Daily Record Staff//September 18, 2023
//September 18, 2023
The University of Maryland School of Nursing (UMSON) will launch its new Master of Science in Nursing (MSN) Entry-into-Nursing (MSN-E) program in spring 2024.
The two-year, in-person, full-time MSN-E program is designed for those with bachelor’s degrees in fields other than nursing who are interested in changing patient care, improving patient outcomes, and leading health care teams and it will position nurses to grow in their careers. It will also teach students how to engage in self-care practices, incorporating self-reflection and feedback from others, to promote personal and professional resilience and well-being.
The new program responds to alumni and student feedback to provide a more flexible curriculum while aligning it with the American Association of Colleges of Nursing’s (AACN) The Essentials: Core Competencies for Professional Nursing Education, which provides a framework for nursing education using a competency-based approach.

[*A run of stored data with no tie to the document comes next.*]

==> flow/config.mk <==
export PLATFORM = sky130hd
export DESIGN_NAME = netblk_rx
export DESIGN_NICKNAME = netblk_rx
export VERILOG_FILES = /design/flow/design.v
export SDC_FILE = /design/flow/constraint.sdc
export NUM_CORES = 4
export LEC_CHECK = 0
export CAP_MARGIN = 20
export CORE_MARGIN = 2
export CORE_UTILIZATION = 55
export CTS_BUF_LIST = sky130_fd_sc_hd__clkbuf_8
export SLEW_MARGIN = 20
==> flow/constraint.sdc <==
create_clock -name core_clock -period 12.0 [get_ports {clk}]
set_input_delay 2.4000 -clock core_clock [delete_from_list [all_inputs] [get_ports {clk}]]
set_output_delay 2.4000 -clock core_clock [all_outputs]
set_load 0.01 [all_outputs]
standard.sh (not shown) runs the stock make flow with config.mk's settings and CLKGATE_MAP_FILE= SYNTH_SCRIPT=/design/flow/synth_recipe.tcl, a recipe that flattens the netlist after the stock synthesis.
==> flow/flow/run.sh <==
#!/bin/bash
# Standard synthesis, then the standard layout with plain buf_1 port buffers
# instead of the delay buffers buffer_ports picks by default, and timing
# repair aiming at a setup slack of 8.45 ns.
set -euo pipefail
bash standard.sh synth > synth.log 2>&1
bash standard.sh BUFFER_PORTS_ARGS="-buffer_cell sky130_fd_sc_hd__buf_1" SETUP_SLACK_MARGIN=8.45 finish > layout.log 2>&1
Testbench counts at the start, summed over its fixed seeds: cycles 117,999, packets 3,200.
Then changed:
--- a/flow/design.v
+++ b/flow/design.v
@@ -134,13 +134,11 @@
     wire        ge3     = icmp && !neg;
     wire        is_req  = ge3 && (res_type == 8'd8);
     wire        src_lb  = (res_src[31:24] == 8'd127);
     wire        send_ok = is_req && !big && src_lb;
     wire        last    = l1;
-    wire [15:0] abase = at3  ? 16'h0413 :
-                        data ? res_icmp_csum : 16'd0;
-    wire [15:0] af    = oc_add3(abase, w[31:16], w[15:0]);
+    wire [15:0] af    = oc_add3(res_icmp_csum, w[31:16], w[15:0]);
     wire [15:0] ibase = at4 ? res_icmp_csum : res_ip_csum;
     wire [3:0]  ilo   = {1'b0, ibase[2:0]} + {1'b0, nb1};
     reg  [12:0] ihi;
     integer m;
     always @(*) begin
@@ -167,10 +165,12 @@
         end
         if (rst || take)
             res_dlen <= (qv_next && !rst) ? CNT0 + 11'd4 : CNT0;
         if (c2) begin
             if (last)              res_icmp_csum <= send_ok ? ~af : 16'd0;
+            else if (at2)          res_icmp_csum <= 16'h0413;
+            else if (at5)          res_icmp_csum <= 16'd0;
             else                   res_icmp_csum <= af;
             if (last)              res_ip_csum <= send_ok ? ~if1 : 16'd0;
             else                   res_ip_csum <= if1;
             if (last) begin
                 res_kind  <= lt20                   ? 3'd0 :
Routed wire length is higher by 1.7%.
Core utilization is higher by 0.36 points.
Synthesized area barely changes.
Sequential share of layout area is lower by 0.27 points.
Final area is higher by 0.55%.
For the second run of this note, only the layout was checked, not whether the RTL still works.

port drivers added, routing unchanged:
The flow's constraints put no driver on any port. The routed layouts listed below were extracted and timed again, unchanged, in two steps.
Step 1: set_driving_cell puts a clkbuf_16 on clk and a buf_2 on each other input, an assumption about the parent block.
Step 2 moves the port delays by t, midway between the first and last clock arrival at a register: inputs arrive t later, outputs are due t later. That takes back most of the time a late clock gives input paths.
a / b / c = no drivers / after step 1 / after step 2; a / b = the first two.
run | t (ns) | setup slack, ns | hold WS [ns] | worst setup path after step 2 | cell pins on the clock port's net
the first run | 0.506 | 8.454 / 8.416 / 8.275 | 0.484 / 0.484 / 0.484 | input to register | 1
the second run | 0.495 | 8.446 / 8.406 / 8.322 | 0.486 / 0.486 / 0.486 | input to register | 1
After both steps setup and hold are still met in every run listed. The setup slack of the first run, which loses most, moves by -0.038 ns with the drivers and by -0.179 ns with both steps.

As part of UMSON’s ongoing effort to overhaul curricula at both the baccalaureate and advanced levels to align with AACN’s Essentials, the new MSN-E program will focus on competency-based education (CBE), a student-centered approach that focuses on demonstrating knowledge, skills and attitudes.
Nursing graduates with the competencies outlined in the Essentials will be well prepared to take the Next Generation NCLEX, the newest version of the National Council Licensure Examination, which is designed to assess clinical judgment in nursing licensure candidates, measuring future nurses’ ability to think critically about how to care for patients. CBE effectively develops critical-thinking and judgment skills in graduates, enhancing their chances of passing the licensing exam and thriving in their nursing careers.
This fall is the final semester in which UMSON admitted students to its nearly 20-year-old MSN Clinical Nurse Leader (CNL) option; as of spring 2024, UMSON will no longer offer it to incoming students and will offer the MSN-E program instead.
The program will provide more elective options than the CNL option does and it will require 900 clinical hours. It will offer pathways to a doctorate, a certificate, a nursing specialty or deeper exploration of a variety of topics. Some of the pathways will allow students to take courses they can apply toward a future degree or certificate.